Predicting evolutionary dynamics of multi-drug resistance

Lead Research Organisation: University of Manchester
Department Name: School of Biological Sciences


There is an urgent need to develop novel approaches to halt the evolution and spread of antimicrobial resistance. Combination therapies (multiple drugs given as a single prescription) are promising, both for preventing resistance and for optimising treatments for specific infections. However, recent experimental work has shown that combination therapies can select for multi-drug resistance in conditions experienced by natural microbial populations (e.g. temporally-varying drug concentrations and elevated mutation rates).

To establish whether combination therapies are a viable strategy, we need predictive models for how well drug combinations prevent resistance under real-world conditions where antibiotics are present (including infection and agriculture). A combined modelling and experimental approach is required because testing more than a handful of drugs is a considerable logistical challenge-5 antibiotics screened at 10 doses requires nearly 10 million growth assays, beyond the limits of high-throughput technologies. However, models need to account for the basic biology of microbial growth under temporally-varying antibiotic levels, which requires experimental measurement. Model predictions will be validated by experimentally exposing bacterial populations to the best and worst identified combinations to see if multi-drug resistance evolves. This work is crucial for establishing combination therapies as a viable solution to the antibiotic resistance crisis.

Technical Summary

The aim of this project will be to combine mathematical modelling and experimental approaches to understand the origin and evolution of multi-drug resistance evolution under biologically-realistic conditions. The programme of work will follow three lines of investigation.

I will first develop a stochastic model of multi-drug resistance evolution incorporating in-host pharmacokinetics and bacterial growth models. I will investigate factors leading to environments with sub-inhibitory antibiotic concentrations, such as differences in pharmacokinetic profiles, or as during the use of antibiotics as growth promoters in animals. This will be modelled by varying bacterial growth rates as a function of time. This will create predictions for the probability that multi-drug resistance can evolve during the course of combination therapy.

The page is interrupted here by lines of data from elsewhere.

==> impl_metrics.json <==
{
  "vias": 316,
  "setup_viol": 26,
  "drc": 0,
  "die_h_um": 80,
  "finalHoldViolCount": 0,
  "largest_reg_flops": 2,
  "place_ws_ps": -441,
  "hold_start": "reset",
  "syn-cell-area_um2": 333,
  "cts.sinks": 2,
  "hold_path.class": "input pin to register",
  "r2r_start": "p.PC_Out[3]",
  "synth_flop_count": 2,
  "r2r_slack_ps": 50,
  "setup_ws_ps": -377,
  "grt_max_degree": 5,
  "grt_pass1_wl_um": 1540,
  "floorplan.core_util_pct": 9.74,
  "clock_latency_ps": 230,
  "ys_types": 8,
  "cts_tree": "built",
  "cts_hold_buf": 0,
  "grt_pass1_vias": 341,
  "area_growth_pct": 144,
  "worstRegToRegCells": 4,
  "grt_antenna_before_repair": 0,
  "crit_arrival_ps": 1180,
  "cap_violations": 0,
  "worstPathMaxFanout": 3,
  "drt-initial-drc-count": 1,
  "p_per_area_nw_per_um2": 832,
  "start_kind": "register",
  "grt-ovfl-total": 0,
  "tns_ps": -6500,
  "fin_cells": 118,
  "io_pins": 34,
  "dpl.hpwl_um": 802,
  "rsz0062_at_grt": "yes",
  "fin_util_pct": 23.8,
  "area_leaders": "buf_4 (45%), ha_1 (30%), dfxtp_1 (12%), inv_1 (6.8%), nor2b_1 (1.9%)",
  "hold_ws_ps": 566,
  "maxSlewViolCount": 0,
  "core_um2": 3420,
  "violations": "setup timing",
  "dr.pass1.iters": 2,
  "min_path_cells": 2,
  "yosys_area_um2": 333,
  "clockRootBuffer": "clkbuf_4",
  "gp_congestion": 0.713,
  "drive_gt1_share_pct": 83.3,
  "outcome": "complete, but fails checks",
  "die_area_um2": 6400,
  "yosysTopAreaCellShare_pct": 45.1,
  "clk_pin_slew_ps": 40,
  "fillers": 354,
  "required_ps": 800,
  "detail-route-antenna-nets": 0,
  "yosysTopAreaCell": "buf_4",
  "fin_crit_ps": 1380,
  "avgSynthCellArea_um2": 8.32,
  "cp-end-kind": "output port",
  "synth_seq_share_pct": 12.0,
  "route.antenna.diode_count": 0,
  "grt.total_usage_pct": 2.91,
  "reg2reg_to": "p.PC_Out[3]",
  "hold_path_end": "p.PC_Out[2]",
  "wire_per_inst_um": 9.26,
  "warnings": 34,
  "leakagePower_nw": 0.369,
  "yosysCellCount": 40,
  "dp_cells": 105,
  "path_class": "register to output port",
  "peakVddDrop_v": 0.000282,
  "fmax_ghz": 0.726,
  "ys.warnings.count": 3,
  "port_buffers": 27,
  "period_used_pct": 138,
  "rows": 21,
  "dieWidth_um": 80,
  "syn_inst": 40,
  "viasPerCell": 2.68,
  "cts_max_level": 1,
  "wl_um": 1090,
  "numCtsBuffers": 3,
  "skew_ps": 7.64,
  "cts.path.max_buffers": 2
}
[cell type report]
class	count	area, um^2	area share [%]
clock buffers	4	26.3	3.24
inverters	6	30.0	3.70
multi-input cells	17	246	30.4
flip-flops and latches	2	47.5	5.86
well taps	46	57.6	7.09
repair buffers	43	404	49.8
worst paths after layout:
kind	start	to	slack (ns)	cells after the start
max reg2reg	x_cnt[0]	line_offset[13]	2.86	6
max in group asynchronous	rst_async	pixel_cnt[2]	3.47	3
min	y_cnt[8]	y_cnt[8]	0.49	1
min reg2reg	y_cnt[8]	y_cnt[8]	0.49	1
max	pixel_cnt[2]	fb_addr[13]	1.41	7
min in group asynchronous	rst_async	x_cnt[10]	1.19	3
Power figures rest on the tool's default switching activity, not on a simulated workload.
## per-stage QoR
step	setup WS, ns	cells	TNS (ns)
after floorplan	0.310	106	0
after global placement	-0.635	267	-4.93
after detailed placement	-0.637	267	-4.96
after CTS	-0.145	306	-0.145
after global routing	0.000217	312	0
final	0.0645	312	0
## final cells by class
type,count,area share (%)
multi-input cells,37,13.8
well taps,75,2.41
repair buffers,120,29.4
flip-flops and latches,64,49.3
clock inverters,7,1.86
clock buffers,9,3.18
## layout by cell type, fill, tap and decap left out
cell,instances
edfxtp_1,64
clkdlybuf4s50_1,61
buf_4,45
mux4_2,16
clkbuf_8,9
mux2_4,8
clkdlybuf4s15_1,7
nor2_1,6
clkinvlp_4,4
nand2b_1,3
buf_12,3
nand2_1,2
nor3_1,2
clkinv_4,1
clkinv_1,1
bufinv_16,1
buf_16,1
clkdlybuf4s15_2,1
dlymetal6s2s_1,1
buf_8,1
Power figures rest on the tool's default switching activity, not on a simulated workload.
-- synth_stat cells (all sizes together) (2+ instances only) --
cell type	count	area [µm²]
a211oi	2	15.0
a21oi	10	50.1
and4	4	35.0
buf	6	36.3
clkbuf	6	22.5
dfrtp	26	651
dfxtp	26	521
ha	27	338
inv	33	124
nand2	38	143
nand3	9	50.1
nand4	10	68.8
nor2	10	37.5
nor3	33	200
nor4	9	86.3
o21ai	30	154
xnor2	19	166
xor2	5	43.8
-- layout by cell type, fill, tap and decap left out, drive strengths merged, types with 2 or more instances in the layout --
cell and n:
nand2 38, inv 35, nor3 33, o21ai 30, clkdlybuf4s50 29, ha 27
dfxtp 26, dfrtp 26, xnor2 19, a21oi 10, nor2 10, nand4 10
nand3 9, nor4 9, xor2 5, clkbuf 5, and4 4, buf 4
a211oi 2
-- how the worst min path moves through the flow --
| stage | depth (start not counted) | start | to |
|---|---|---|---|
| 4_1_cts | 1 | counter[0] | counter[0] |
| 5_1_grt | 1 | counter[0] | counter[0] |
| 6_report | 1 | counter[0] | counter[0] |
==> design.v <==
module JRC (
input iClk,  
output reg [3:0]oQ = 4'b0000  
);
reg [2:0] rCounter_Q = 3'b111;
reg [2:0] rCounter_S = 3'b000;
reg [2:0] rClear_S = 3'b000;
reg [2:0] rClear_Q = 3'b000;
always @ (posedge iClk)
begin
	rCounter_Q <= rCounter_S;	 
	rClear_S <= rClear_Q;		 
end
always @ *
begin
	rCounter_S = rCounter_Q + 1'b1;
	case ( rCounter_Q )
		3'd0 : oQ = 4'd0;  
		3'd1 : oQ = 4'd8;  
		3'd2 : oQ = 4'd12;  
		3'd3 : oQ = 4'd14;  
		3'd4 : oQ = 4'd15;  
		3'd5 : oQ = 4'd7;  
		3'd6 : oQ = 4'd3;  
		3'd7 : oQ = 4'd1;  
	endcase
end
endmodule 
==> run.sh <==
#!/bin/bash
# OpenROAD 26Q1-2900-gdf79404cd8, Yosys 0.63+post, stock flow scripts
make -C /OpenROAD-flow-scripts/flow DESIGN_CONFIG=/design/flow/config.mk WORK_HOME=/design/flow/orfs finish
==> config.mk <==
export PLATFORM = sky130hd
export DESIGN_NAME = JRC
export DESIGN_NICKNAME = JRC
export VERILOG_FILES = /design/flow/design.v
export SDC_FILE = /design/flow/constraint.sdc
export NUM_CORES = 4
export LEC_CHECK = 1
export CORE_AREA = 10 10 70 70
export DIE_AREA = 0 0 80 80
==> constraint.sdc <==
current_design JRC

set clk_period 1.9
set clk_io_pct 0.2

create_clock -name clk0 -period $clk_period [get_ports {iClk}]

set non_clock_inputs [all_inputs -no_clocks]
set_input_delay [expr $clk_period * $clk_io_pct] -clock clk0 $non_clock_inputs
set_output_delay [expr $clk_period * $clk_io_pct] -clock clk0 [all_outputs]
==> flow_summary_export.csv <==
group,metric,value,unit
status,outcome,"finished clean",
detailed_routing,vias,114,
hold_path,hp-class,"reg2reg",
synth,yosys-stat-area,160,sq um
final_timing,finalWorstSetupSlack,102,ps
final_timing,layout_min_cycle_time,1800,ps
detailed_routing,post_drt_wl_per_cell,4.84,microns
detailed_routing,drt_pass1_iterations,1,
global_routing,grt_overflow,0,
setup_path,crit_arrival,1420,ps
pwr,irDropWorstVdd,121,uV
run,drv_cap,0,
setup_path,critPathLaunchType,"register",
setup_path,path_max_fanout,4,
clock_tree,clkSinkCount,3,
setup_path,crit_path_cell_trace,"ha_2, nor2_1, a21oi_1, clkdlybuf4s50_1",
synth,postSynthCellCount,16,
final_layout,largestRegisters,"rCounter_Q x3",
synth,yosysCellCount,16,
floorplan,rows,21,
final_timing,max_freq,0.556,GHz
detailed_routing,antennaDiodeCount,0,
detailed_routing,vias_per_cell,1.65,
synth,yosys_warnings,1,
placement,dpl_cell_area,250,sq um
final_timing,rsz0062_at_grt,"false",
final_timing,fin_tns_setup,0,ps
floorplan,dieArea,0.00640,sq mm
detailed_routing,drc,0,
pwr,clockPowerShare,63.3,%
final_timing,drv_slew,0,
final_timing,finalClockPeriodUsage,94.6,%
floorplan,io_pins,5,
detailed_routing,ant_nets,0,
pwr,powerDensity,616,mW/mm^2
pwr,intPower,142,uW
detailed_routing,drt_iter0_markers,0,
synth,ys_types,9,
floorplan,die.size.y,80,microns
floorplan,fp-utilization,4.69,%
pwr,p_leak,0.000122,uW
synth,synthesis.area,160,sq um
floorplan,die_w,80,microns
clock_tree,post_cts_buffers,0,
placement,portBuffers,4,
clock_tree,hold_buffers,0,
detailed_routing,wirelength,334,microns
synth,largest_area_cell,"dfxtp_1",
synth,synthArstFlopShare,0,%
global_routing,grt_antenna_before_repair,0,
final_timing,worstMarginPinSlew,225,ps
pwr,p_switching,30.7,uW
pwr,swShare,17.8,%
final_timing,finalHoldViolCount,0,
final_timing,slew_headroom,85.0,%
global_routing,grt_usage,1.23,%
synth,syn_avg_cell_area,10.0,sq um
synth,synth_top_cell_by_count,"ha_1",
synth,top_cells_by_area,"dfxtp_1 (38%), ha_1 (31%), xor2_1 (11%)",
final_layout,final_area,280,sq um
final_timing,finClkSkew,1.50,ps
placement,dp_cells,65,
run,log.warning_count,28,
synth,ys.flop_type,"dfxtp_1",
setup_path,end_kind,"output port",
synth,common_cells,"ha_1 (4), dfxtp_1 (3), inv_1 (2), xor2_1 (2)",
pwr,p_total,173,uW
synth,synth_top_area_share,37.5,%
final_layout,largest_register_ffs,3,
clock_tree,clock_tree.buffer_depth,2,
pwr,p_seq_share,36.7,%
setup_path,cp_data_required_time,1520,ps
clock_tree,path_clk_slew,30,ps
global_routing,grt_pass1_wl,552,microns
pwr,p_comb_share,0,%
global_routing,grt_pass1_vias,130,
final_layout,largest_register,"rCounter_Q",
synth,ys_seq_share,37.5,%
final_layout,finalNonFillerCells,69,
final_timing,finalSetupViolCount,0,
clock_tree,root_buffer,"clkbuf_4",
clock_tree,cts_inserted_buffers,3,
placement,pre_cts_ws,228,ps
setup_path,crit_type,"reg2out",
final_layout,drive_gt1_share,26.1,%
clock_tree,cts_tree,"yes",
setup_path,critPathMaxStageDelay,480,ps
synth,ys.flops,3,
placement,place.gp.congestion,0.653,
setup_path,cp_slowest_cell,"clkdlybuf4s50_1",
global_routing,grt_max_degree,8,
floorplan,core,0.00342,sq mm
clock_tree,clock.latency.late_pin,230,ps
final_layout,synthToLayoutAreaGrowth,75.0,%
synth,edf_count,0,
clock_tree,h-tree-depth,1,
## layout by cell type, fill, tap and decap left out, drive strengths merged
cell           synthesis  final
dlygate4sd2            0      1
inv                    2      2
clkdlybuf4s50          0      3
nand2                  1      1
a21oi                  1      1
xor2                   2      2
o21ai                  1      1
clkbuf                 0      4
nor2                   1      1
dfxtp                  3      3
ha                     4      4
## final timing paths
check                              startpoint             to  slack [ps]  cells after the start
worst max-delay path            rCounter_Q[1]          oQ[1]         100                      4
worst min register to register  rCounter_Q[0]  rCounter_Q[0]         450                      1
worst max register to register  rCounter_Q[0]  rCounter_Q[1]        1100                      2
worst min-delay path            rCounter_Q[0]  rCounter_Q[0]         450                      1
## layout make-up
cell class                 instances  area (sq um)
fill                             410          3140
multi-input combinational         10          87.6
sequential                         3          62.6
tap                               46          57.6
timing repair buffer               4          38.8
clock buffer                       4          26.3
inverter                           2          7.51
## cell families (layout without fill, tap and decap cells)
family          count (synthesis)  in the layout  share of synthesized area [%]
xor+xnor                        2              2                           10.9
compound gates                  2              2                           6.24
flops                           3              3                           37.5
fa+ha+maj                       4              4                           31.3
buf+inv                         3             10                           9.38
simple gates                    2              2                           4.68
## per-layer routing
metal / part of all wire [%] / up-vias / wire, microns / GRT usage (%)
li1: - / 61 / - / -
met1: 34 / 47 / 112 / 0.931
met2: 37 / 6 / 125 / 1.28
met3: 29 / 0 / 96 / 2.39
met4: 0 / 0 / 0 / 0.352
met5: 0 / - / 0 / 0
## per-stage QoR
stage	util, %	hold slack, ps
after floorplan	-	420
after global placement	7.33	433
after detailed placement	7.33	445
after CTS	8.10	454
after global routing	8.21	479
final	8.21	454
## critical path: cells and delay by family (launching register included)
kind,cells,cell delay [ps]
adders and majority gates,1,190
buffers and inverters,1,480
and+or+nand+nor,1,40
DFF,1,350
AOI/OAI and AO/OA,1,120
## power by group through the flow
| stage | combinational [uW] | clock (uW) | sequential [uW] |
|---|---|---|---|
| CTS | 0.0000851 | 115 | 63.3 |
| global route | 0.0000820 | 129 | 63.2 |
| finish | 0.0000820 | 109 | 63.4 |
## repair_timing
item                                    4_1_cts  5_1_grt
endpoints found under the setup margin        1        1
pin swaps                                     0        0
gates cloned                                  0        0
resized                                       2        2
No activity file was given, so power comes from the tool's default toggle rates.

I will parametrise the model by developing a predictive framework for epistatic interactions between arbitrary combinations of resistance mutations, using high-throughput transcriptomics together with growth rate and competitive fitness assays. This will allow us to model the effects of multi-drug resistance on bacterial fitness, without needing to exhaustively screen all possible combinations.

Finally, predictions from the model will be tested by experimentally evolving E. coli populations in environments with multiple antibiotics. Combinations will be evaluated for their ability to reduce the likelihood of multi-drug resistance evolving.